The game is principally about exploration and narrative. Its puzzles — minigames in which the player cuts wires in a certain order to create connections and activate various doors and gates — provide more of an interlude than a challenge. But in one of those puzzles, the character is required to cut two wires at once. Without giving away too much of the story (because you should really play it through yourself), Robin finds herself in an uneasy partnership with a robot companion named Pell, a robot head without a body. Pell offers to plug himself in to the system, enabling Robin to cut the wires one at a time and proceed.

“That is the one mechanical moment of the game where it becomes part of the game,” Harrison says. “That’s it. And that mostly serves as a moment of vulnerability for the character Robin, so that they kind of get past their ‘frenemy’ status and become more friendly with each other. It serves more as a beat in the character arc than anything else.”

In this, Elegy succeeds in acknowledging the existence of Robin’s disability without ever obsessing over it.

People talk about how this movie or this book or this song inspired them. It’s like, why can’t games do that? I want to do that.”

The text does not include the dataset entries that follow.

--- config.mk ---
export PLATFORM = sky130hd
export DESIGN_NAME = control_frame_receiver
export DESIGN_NICKNAME = d
export VERILOG_FILES = /design/src/cfr_pkg.sv /design/src/cfr_parser.sv /design/src/cfr_link.sv /design/src/control_frame_receiver.sv
export SDC_FILE = /design/constraint.sdc
export NUM_CORES = 1
export LEC_CHECK = 0
export BUFFER_PORTS_ARGS = -buffer_cell sky130_fd_sc_hd__buf_2
export CORE_UTILIZATION = 25
export DETAILED_ROUTE_END_ITERATION = 6
export GPL_ROUTABILITY_DRIVEN = 0
export PLACE_DENSITY = 0.41
export SKIP_LAST_GASP = 1
export SLEW_MARGIN = 0
export SYNTH_ARGS = -nofsm -noshare
export SYNTH_HDL_FRONTEND = slang
export SYNTH_HIERARCHICAL = 1
export SYNTH_SLANG_ARGS = --single-unit
--- constraint.sdc ---
create_clock -name clk_i -period 4.1 [get_ports clk_i]
set_clock_uncertainty 0.2 [all_clocks]
set_input_delay 0.205 -clock clk_i [delete_from_list [all_inputs] [get_ports clk_i]]
set_output_delay 0.205 -clock clk_i [all_outputs]
set_load 0.01 [all_outputs]
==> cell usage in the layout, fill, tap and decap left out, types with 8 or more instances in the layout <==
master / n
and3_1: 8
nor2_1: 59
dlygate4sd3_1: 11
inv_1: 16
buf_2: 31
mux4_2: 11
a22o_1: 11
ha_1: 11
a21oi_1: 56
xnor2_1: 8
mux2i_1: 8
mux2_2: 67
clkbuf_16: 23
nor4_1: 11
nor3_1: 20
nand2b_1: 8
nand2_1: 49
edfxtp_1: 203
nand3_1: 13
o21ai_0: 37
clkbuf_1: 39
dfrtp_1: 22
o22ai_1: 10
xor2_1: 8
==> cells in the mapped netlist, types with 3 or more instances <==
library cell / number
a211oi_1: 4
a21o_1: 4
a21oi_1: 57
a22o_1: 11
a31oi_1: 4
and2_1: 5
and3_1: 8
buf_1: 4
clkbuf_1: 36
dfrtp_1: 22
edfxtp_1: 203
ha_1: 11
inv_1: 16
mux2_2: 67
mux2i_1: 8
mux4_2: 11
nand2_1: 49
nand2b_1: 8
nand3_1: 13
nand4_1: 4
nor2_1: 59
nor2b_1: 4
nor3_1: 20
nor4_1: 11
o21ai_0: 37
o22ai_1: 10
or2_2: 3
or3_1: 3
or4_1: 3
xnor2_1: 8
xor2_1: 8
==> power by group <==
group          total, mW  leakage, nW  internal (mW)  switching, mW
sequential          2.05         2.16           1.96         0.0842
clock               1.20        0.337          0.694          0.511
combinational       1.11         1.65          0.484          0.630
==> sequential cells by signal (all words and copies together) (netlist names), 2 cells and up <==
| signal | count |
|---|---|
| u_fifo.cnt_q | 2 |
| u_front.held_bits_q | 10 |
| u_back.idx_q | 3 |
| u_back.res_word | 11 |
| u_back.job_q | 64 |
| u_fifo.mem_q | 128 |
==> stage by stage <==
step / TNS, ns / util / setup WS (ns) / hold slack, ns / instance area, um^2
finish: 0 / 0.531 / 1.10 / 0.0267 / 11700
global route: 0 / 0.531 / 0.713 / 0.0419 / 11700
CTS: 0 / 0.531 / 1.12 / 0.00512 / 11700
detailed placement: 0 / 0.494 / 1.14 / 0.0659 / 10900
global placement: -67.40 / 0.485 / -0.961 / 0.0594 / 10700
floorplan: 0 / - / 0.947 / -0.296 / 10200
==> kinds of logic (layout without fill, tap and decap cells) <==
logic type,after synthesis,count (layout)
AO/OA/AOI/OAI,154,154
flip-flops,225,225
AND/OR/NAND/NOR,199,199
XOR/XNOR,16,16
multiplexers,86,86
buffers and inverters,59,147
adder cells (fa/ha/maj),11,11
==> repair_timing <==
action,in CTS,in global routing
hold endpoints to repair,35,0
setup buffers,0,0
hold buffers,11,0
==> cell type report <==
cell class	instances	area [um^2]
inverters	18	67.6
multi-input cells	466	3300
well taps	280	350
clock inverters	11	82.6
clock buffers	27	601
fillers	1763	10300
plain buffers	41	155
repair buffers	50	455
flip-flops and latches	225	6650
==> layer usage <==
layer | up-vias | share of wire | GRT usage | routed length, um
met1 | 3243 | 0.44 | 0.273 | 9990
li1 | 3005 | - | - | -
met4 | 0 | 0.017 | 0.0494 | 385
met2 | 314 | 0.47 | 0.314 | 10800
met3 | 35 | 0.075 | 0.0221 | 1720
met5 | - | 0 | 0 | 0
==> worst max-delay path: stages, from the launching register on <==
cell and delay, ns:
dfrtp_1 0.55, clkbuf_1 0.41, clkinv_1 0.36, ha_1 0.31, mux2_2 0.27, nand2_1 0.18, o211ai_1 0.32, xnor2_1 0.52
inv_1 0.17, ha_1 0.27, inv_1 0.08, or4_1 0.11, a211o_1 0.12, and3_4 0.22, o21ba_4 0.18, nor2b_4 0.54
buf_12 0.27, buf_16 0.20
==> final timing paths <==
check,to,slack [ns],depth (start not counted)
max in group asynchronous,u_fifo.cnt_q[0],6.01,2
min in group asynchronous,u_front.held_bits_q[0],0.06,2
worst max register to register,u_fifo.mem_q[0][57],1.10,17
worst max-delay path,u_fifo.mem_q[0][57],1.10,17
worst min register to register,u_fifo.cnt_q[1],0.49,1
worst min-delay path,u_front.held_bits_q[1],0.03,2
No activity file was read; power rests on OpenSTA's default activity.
[src/rtl/angle_slew_turner_top.sv]
// ============================================================================
// Angle slew turner
// Rate-limited binary-angle ramp generator with turn time estimate.
// ============================================================================
// The block tracks an angle (65536 units to a turn) that slews toward its goal
// at a fixed rate in units per tick. Each command item carries a timestamp;
// the block first folds in the turn made since the previous command (rate
// times elapsed ticks, clamped to the remaining turn, nothing if the elapsed
// time is not positive), then applies the command: query, turn by, turn to by
// the shortest route (an exact half turn goes negative), set rate, or reset.
// One result item comes back per command. The command port is busy while an
// item is worked on: every command passes through the multiply, fold and
// command states, and turn by and turn to then run the shared radix-2 divider
// computing |remaining turn| / rate, one quotient bit a cycle (with a zero
// rate the time saturates and the divider is skipped). A finished result sits
// in an output register, so the next item may be accepted while it waits to
// be taken.
// ============================================================================
module angle_slew_turner_top (
    input  logic          i_clk,
    input  logic          i_rst_n,
    ast_cmd_if.sink       i_cmd,
    ast_res_if.source     o_res
);

    // sequencer states
    localparam logic [2:0] S_IDLE = 3'd0;
    localparam logic [2:0] S_MUL  = 3'd1;
    localparam logic [2:0] S_FOLD = 3'd2;
    localparam logic [2:0] S_CMD  = 3'd3;
    localparam logic [2:0] S_DIV  = 3'd4;
    localparam logic [2:0] S_OUT  = 3'd5;

    logic [2:0]                          r_state;

    // latched command item
    logic [ast_pkg::CMD_W-1:0]           r_cmd;
    logic [ast_pkg::TIME_W-1:0]          r_time;
    logic [ast_pkg::TURN_W-1:0]          r_amount;
    logic [ast_pkg::ANGLE_W-1:0]         r_target;
    logic [ast_pkg::RATE_W-1:0]          r_new_rate;
    logic [ast_pkg::ANGLE_W-1:0]         r_new_start;

    // slew state
    logic [ast_pkg::TIME_W-1:0]          r_start_time;
    logic [ast_pkg::ANGLE_W-1:0]         r_base;
    logic [ast_pkg::TURN_W-1:0]          r_rem;
    logic [ast_pkg::RATE_W-1:0]          r_rate;

    // fold-in and result work registers
    logic [ast_pkg::PROD_W-1:0]          r_made;
    logic                                r_fold_en;
    logic [ast_pkg::TIME_W-1:0]          r_ttime;

    // output register
    logic                                r_out_valid;
    logic [ast_pkg::ANGLE_W-1:0]         r_out_angle;
    logic [ast_pkg::TURN_W-1:0]          r_out_rem;
    logic [ast_pkg::TIME_W-1:0]          r_out_ttime;

    logic                                w_accept;
    logic                                w_out_free;
    logic                                w_is_turn;
    logic [ast_pkg::TIME_W-1:0]          w_elapsed;
    logic [ast_pkg::TURN_W-1:0]          w_rem_mag;
    logic [ast_pkg::TURN_W-1:0]          w_made_clip;
    logic [ast_pkg::TURN_W-1:0]          w_delta;
    logic [ast_pkg::ANGLE_W-1:0]         n_base;
    logic [ast_pkg::TURN_W-1:0]          n_rem;
    logic [ast_pkg::ANGLE_W-1:0]         w_diff;
    logic [ast_pkg::TURN_W-1:0]          n_cmd_rem;
    logic [ast_pkg::TURN_W-1:0]          w_cmd_mag;

    ast_pkg::t_div_ctl                   w_div_ctl;
    ast_pkg::t_div_stat                  w_div_stat;

    assign i_cmd.ready = (r_state == S_IDLE);
    assign w_accept    = i_cmd.valid && i_cmd.ready;
    assign w_out_free  = !r_out_valid || o_res.ready;

    // elapsed ticks since the last command, wrapping
    assign w_elapsed = r_time - r_start_time;

    // clamp the turn made to the remaining magnitude and give it its sign
    assign w_rem_mag   = r_rem[ast_pkg::TURN_W-1] ? (~r_rem + 1'b1) : r_rem;
    assign w_made_clip = (r_made > {{(ast_pkg::PROD_W-ast_pkg::TURN_W){1'b0}}, w_rem_mag})
                         ? w_rem_mag : r_made[ast_pkg::TURN_W-1:0];
    assign w_delta     = r_rem[ast_pkg::TURN_W-1] ? (~w_made_clip + 1'b1) : w_made_clip;
    assign n_base      = r_base + w_delta[ast_pkg::ANGLE_W-1:0];
    assign n_rem       = r_rem - w_delta;

    // new remaining turn for turn commands; shortest route wraps as signed 16 bits
    assign w_is_turn = (r_cmd == ast_pkg::CMD_TURN_BY) || (r_cmd == ast_pkg::CMD_TURN_TO);
    assign w_diff    = r_target - r_base;
    assign n_cmd_rem = (r_cmd == ast_pkg::CMD_TURN_BY) ? r_amount
                     : {{(ast_pkg::TURN_W-ast_pkg::ANGLE_W){w_diff[ast_pkg::ANGLE_W-1]}}, w_diff};
    assign w_cmd_mag = n_cmd_rem[ast_pkg::TURN_W-1] ? (~n_cmd_rem + 1'b1) : n_cmd_rem;

    assign w_div_ctl.start    = (r_state == S_CMD) && w_is_turn && (r_rate != '0);
    assign w_div_ctl.dividend = w_cmd_mag;
    assign w_div_ctl.divisor  = r_rate;

    ast_div u_div (
        .i_clk  (i_clk),
        .i_rst_n(i_rst_n),
        .i_ctl  (w_div_ctl),
        .o_stat (w_div_stat)
    );

    // sequencer and slew state
    always_ff @(posedge i_clk) begin
        if (!i_rst_n) begin
            r_state      <= S_IDLE;
            r_start_time <= '0;
            r_base       <= '0;
            r_rem        <= '0;
            r_rate       <= '0;
            r_out_valid  <= 1'b0;
        end else begin
            if (r_out_valid && o_res.ready) begin
                r_out_valid <= 1'b0;
            end
            case (r_state)
                S_IDLE: begin
                    if (w_accept) begin
                        r_state <= S_MUL;
                    end
                end
                S_MUL: begin
                    r_state <= S_FOLD;
                end
                S_FOLD: begin
                    // fold in the turn made, or load the reset values
                    r_start_time <= r_time;
                    if (r_cmd == ast_pkg::CMD_RESET) begin
                        r_base <= r_new_start;
                        r_rem  <= '0;
                    end else if (r_fold_en) begin
                        r_base <= n_base;
                        r_rem  <= n_rem;
                    end
                    r_state <= S_CMD;
                end
                S_CMD: begin
                    if (w_is_turn) begin
                        r_rem <= n_cmd_rem;
                    end
                    if (r_cmd == ast_pkg::CMD_SET_RATE) begin
                        r_rate <= r_new_rate;
                    end
                    r_state <= w_div_ctl.start ? S_DIV : S_OUT;
                end
                S_DIV: begin
                    if (w_div_stat.done) begin
                        r_state <= S_OUT;
                    end
                end
                S_OUT: begin
                    if (w_out_free) begin
                        r_out_valid <= 1'b1;
                        r_state     <= S_IDLE;
                    end
                end
                default: begin
                    r_state <= S_IDLE;
                end
            endcase
        end
    end

    // payload registers
    always_ff @(posedge i_clk) begin
        if (w_accept) begin
            r_cmd       <= i_cmd.cmd;
            r_time      <= i_cmd.time_req;
            r_amount    <= i_cmd.turn_amount;
            r_target    <= i_cmd.target_angle;
            r_new_rate  <= i_cmd.new_rate;
            r_new_start <= i_cmd.new_start_angle;
        end
        if (r_state == S_MUL) begin
            r_made    <= {{ast_pkg::TIME_W{1'b0}}, r_rate}
                       * {{ast_pkg::RATE_W{1'b0}}, w_elapsed};
            r_fold_en <= (w_elapsed != '0) && !w_elapsed[ast_pkg::TIME_W-1]
                         && (r_rem != '0) && (r_cmd != ast_pkg::CMD_RESET);
        end
        if (r_state == S_CMD) begin
            // zero rate saturates the time; other commands report zero
            r_ttime <= (w_is_turn && (r_rate == '0)) ? ast_pkg::TIME_SAT : '0;
        end
        if ((r_state == S_DIV) && w_div_stat.done) begin
            r_ttime <= w_div_stat.quotient;
        end
        if ((r_state == S_OUT) && w_out_free) begin
            r_out_angle <= r_base;
            r_out_rem   <= r_rem;
            r_out_ttime <= r_ttime;
        end
    end

    assign o_res.valid          = r_out_valid;
    assign o_res.current_angle  = r_out_angle;
    assign o_res.remaining_turn = r_out_rem;
    assign o_res.turn_time      = r_out_ttime;

endmodule
[src/flat_wrapper.sv]
// flat-port wrapper written by rule: the top's interface ports become plain ports
module angle_slew_turner_top_flat 
  (i_clk, i_rst_n, i_cmd_valid, i_cmd_cmd, i_cmd_time_req, i_cmd_turn_amount, i_cmd_target_angle, i_cmd_new_rate, i_cmd_new_start_angle, i_cmd_ready, o_res_valid, o_res_current_angle, o_res_remaining_turn, o_res_turn_time, o_res_ready);
  ast_cmd_if i_cmd_i ();
  ast_res_if o_res_i ();
  input  logic i_clk;
  input  logic i_rst_n;
  input wire logic [$bits(i_cmd_i.valid)-1:0] i_cmd_valid;
  input wire logic [$bits(i_cmd_i.cmd)-1:0] i_cmd_cmd;
  input wire logic [$bits(i_cmd_i.time_req)-1:0] i_cmd_time_req;
  input wire logic [$bits(i_cmd_i.turn_amount)-1:0] i_cmd_turn_amount;
  input wire logic [$bits(i_cmd_i.target_angle)-1:0] i_cmd_target_angle;
  input wire logic [$bits(i_cmd_i.new_rate)-1:0] i_cmd_new_rate;
  input wire logic [$bits(i_cmd_i.new_start_angle)-1:0] i_cmd_new_start_angle;
  output wire logic [$bits(i_cmd_i.ready)-1:0] i_cmd_ready;
  output wire logic [$bits(o_res_i.valid)-1:0] o_res_valid;
  output wire logic [$bits(o_res_i.current_angle)-1:0] o_res_current_angle;
  output wire logic [$bits(o_res_i.remaining_turn)-1:0] o_res_remaining_turn;
  output wire logic [$bits(o_res_i.turn_time)-1:0] o_res_turn_time;
  input wire logic [$bits(o_res_i.ready)-1:0] o_res_ready;
  assign i_cmd_i.valid = i_cmd_valid;
  assign i_cmd_i.cmd = i_cmd_cmd;
  assign i_cmd_i.time_req = i_cmd_time_req;
  assign i_cmd_i.turn_amount = i_cmd_turn_amount;
  assign i_cmd_i.target_angle = i_cmd_target_angle;
  assign i_cmd_i.new_rate = i_cmd_new_rate;
  assign i_cmd_i.new_start_angle = i_cmd_new_start_angle;
  assign i_cmd_ready = i_cmd_i.ready;
  assign o_res_valid = o_res_i.valid;
  assign o_res_current_angle = o_res_i.current_angle;
  assign o_res_remaining_turn = o_res_i.remaining_turn;
  assign o_res_turn_time = o_res_i.turn_time;
  assign o_res_i.ready = o_res_ready;
  angle_slew_turner_top u_core (.i_clk(i_clk), .i_rst_n(i_rst_n), .i_cmd(i_cmd_i), .o_res(o_res_i));
endmodule
[config.mk]
export PLATFORM = sky130hd
export DESIGN_NAME = angle_slew_turner_top_flat
export DESIGN_NICKNAME = d
export VERILOG_FILES = /design/src/rtl/ast_pkg.sv /design/src/rtl/ast_cmd_if.sv /design/src/rtl/ast_res_if.sv /design/src/rtl/ast_div.sv /design/src/rtl/angle_slew_turner_top.sv /design/src/flat_wrapper.sv
export SDC_FILE = /design/constraint.sdc
export NUM_CORES = 2
export LEC_CHECK = 0
export ABC_AREA = 1
export ABC_CLOCK_PERIOD_IN_PS = 22100
export BUFFER_PORTS_ARGS = -buffer_cell sky130_fd_sc_hd__clkbuf_2
export CORE_MARGIN = 2
export CORE_UTILIZATION = 40
export CTS_BUF_LIST = sky130_fd_sc_hd__clkbuf_8
export DETAILED_ROUTE_END_ITERATION = 12
export GPL_TIMING_DRIVEN = 0
export PLACE_DENSITY = 0.54
export SLEW_MARGIN = 20
export SYNTH_ARGS = -nofsm -noshare
export SYNTH_HDL_FRONTEND = slang
export SYNTH_HIERARCHICAL = 1
export SYNTH_SLANG_ARGS = --single-unit
[constraint.sdc]
create_clock -name i_clk -period 22.1 [get_ports i_clk]
set_clock_uncertainty 0.05 [all_clocks]
set_input_delay 6.63 -clock i_clk [delete_from_list [all_inputs] [get_ports i_clk]]
set_output_delay 6.63 -clock i_clk [all_outputs]
set_load 0.02 [all_outputs]
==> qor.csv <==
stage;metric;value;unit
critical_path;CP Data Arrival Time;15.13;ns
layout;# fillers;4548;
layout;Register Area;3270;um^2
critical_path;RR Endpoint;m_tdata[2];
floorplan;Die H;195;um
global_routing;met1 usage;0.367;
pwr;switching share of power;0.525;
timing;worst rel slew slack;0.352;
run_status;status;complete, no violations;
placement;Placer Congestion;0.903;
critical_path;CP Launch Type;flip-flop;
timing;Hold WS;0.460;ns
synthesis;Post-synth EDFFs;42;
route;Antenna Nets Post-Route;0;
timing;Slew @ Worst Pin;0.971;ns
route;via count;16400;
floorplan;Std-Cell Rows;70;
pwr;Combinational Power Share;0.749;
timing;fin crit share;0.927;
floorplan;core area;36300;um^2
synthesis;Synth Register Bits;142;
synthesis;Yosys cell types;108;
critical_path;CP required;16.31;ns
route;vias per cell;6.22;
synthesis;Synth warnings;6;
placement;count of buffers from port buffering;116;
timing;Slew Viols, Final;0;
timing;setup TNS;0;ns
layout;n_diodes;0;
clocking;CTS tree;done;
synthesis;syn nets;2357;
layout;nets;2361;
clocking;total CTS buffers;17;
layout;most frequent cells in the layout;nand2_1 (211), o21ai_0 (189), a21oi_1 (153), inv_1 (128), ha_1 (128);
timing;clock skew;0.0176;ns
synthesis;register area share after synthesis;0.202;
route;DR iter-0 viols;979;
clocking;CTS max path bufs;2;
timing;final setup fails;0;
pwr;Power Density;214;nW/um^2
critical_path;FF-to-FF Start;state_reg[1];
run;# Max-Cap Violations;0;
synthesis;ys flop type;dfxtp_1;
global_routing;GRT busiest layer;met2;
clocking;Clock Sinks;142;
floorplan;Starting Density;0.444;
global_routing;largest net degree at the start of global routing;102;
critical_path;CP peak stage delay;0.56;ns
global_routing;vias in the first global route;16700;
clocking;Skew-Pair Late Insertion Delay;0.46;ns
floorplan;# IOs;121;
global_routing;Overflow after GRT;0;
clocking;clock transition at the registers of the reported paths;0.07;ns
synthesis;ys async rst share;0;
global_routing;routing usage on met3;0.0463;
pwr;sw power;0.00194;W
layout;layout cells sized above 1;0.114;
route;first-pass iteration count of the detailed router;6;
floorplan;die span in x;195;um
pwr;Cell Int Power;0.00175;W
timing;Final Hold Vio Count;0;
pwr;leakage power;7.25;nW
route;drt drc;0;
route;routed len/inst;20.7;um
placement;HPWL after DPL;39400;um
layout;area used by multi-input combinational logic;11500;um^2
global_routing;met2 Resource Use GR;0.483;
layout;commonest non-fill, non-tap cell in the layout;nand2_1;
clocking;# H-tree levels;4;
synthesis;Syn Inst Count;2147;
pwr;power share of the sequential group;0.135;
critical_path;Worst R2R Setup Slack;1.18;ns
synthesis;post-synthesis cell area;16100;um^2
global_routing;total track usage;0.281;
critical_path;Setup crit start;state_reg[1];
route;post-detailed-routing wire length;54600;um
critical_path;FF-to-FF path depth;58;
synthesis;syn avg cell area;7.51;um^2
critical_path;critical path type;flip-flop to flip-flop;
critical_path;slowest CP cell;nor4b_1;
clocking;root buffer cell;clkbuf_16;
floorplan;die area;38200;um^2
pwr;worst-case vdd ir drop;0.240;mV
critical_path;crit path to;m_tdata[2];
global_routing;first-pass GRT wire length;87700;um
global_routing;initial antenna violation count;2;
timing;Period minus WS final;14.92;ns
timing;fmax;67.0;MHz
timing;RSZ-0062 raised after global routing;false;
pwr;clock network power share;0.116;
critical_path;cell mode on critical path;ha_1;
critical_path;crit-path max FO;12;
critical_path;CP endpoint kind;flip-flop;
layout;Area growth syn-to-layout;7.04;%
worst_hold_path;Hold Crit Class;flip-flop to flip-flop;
$ cat config.mk
export PLATFORM = sky130hd
export DESIGN_NAME = rme_sqrt_cell
export DESIGN_NICKNAME = d
export VERILOG_FILES = /design/src/rtl/core/rme_pkg.sv /design/src/rtl/core/rme_sqrt_cell.sv
export SDC_FILE = /design/constraint.sdc
export NUM_CORES = 1
export LEC_CHECK = 0
export ABC_AREA = 0
export BUFFER_PORTS_ARGS = -buffer_cell sky130_fd_sc_hd__buf_2
export CORE_MARGIN = 10
export CORE_UTILIZATION = 56
export CTS_CLUSTER_DIAMETER = 40
export DETAILED_ROUTE_END_ITERATION = 6
export HOLD_SLACK_MARGIN = 0.03
export MAX_ROUTING_LAYER = met4
export PLACE_DENSITY = 0.79
export SETUP_SLACK_MARGIN = 0.05
export SLEW_MARGIN = 10
export SYNTH_ARGS = -nofsm -noshare
export SYNTH_HDL_FRONTEND = slang
export SYNTH_SLANG_ARGS = --single-unit
$ cat constraint.sdc
create_clock -name clk -period 5.55 [get_ports clk]
set_input_delay 0.2775 -clock clk [delete_from_list [all_inputs] [get_ports clk]]
set_output_delay 0.2775 -clock clk [all_outputs]
set_load 0.02 [all_outputs]
File: src/hw/rtl/bha_pkg.sv
// Shared types, codes and helper functions for the binned histogram accumulator.
`timescale 1ns / 1ps
package bha_pkg;

    typedef enum logic [2:0] {
        OP_COUNT = 3'd0,
        OP_CLEAR = 3'd1,
        OP_READ  = 3'd2,
        OP_RISE  = 3'd3,
        OP_FALL  = 3'd4
    } bha_op_t;

    typedef enum logic [1:0] {
        REG_X_LOW  = 2'd0,
        REG_BPU    = 2'd1,
        REG_BINS   = 2'd2
    } bha_reg_t;

    typedef enum logic [3:0] {
        S_CLEAR,
        S_IDLE,
        S_CNT_MUL,
        S_CNT_RD,
        S_CNT_WR,
        S_RD_RD,
        S_RD_WAIT,
        S_Q_RD,
        S_Q_CHK,
        S_Q_DIV1,
        S_Q_DIV2,
        S_Q_MUL,
        S_Q_SHF,
        S_DONE
    } bha_state_t;

    typedef struct packed {
        logic signed [63:0] sum_x;
        logic signed [63:0] sum_y;
        logic [31:0]        cnt;
    } bha_entry_t;

    function automatic logic signed [63:0] sat_add64(input logic signed [63:0] a,
                                                     input logic signed [31:0] b);
        logic [64:0] s;
        s = {a[63], a} + {{33{b[31]}}, b};
        if (s[64] != s[63])
            sat_add64 = s[64] ? {1'b1, 63'd0} : {1'b0, {63{1'b1}}};
        else
            sat_add64 = s[63:0];
    endfunction

    function automatic logic [31:0] sat_inc32(input logic [31:0] c);
        sat_inc32 = (c == 32'hFFFF_FFFF) ? c : c + 32'd1;
    endfunction

endpackage
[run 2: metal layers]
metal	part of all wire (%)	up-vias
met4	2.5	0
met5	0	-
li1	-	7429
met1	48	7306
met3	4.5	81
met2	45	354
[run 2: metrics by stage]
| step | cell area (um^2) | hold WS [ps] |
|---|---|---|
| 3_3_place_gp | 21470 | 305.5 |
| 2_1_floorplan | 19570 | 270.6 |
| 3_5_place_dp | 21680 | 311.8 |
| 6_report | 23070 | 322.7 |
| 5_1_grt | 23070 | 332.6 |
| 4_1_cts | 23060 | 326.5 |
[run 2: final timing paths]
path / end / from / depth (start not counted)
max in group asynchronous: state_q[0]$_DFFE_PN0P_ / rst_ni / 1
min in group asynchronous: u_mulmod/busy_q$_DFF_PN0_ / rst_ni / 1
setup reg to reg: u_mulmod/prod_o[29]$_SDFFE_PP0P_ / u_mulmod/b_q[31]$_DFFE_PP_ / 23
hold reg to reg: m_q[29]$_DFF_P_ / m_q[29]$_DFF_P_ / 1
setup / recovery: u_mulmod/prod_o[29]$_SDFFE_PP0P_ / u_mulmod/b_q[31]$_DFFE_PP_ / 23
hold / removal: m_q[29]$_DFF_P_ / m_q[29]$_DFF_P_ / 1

The game also incorporates a side story, written by their lead artist, Morgan Rowe, about a same-sex couple fleeing society to escape persecution. That story is told via notes discovered as Robin explores the ruins of the robot society, and though it’s clearly a reflection on the issues facing same-sex couples in contemporary society, it’s still seamlessly incorporated into the game’s broader narrative. The fact that the couple fled to the robot’s underground city to escape persecution among their human peers implies volumes about the robots’ way of life, which is a crucial part of the story. In this way, it serves to advance the overall narrative rather than distract from it.

Needless to say, Elegy’s subtlety in presenting its more serious themes is one of Harrison’s favorite things about it.

“I like this game because in the past, it’s kind of been more in your face with the message,” he says. “The last game I did here was called Gaslight, and it was about abusive relationships. Like, it’s in the name!”

Clearly, Harrison is no stranger to games that take on serious subjects.

“I like to do games that have some kind of, I guess, activist bent to them,” he says. “Whether it be a portrayal of diverse characters or portraying serious themes. Things like that.”

When he started exploring game design in high school, he says he had zero exposure to serious games, because almost no one was making them. As more and more emotionally-driven games came out, he found a special interest in the genre, one that he obviously carried with him into his work in DigiPen’s Bachelor of Arts in Game Design program. He mentions playing Bastion, a retro-style RPG with a gripping and emotionally resonant narrative, as something of a watershed moment.

“I remember playing that and thinking, ‘Wow, I was personally touched by this game. I want to make games that do that. I want to make games that can help people,’” he recalls. “It’s done in other media all the time. People talk about how this movie or this book or this song inspired them. It’s like, why can’t games do that? I want to do that.”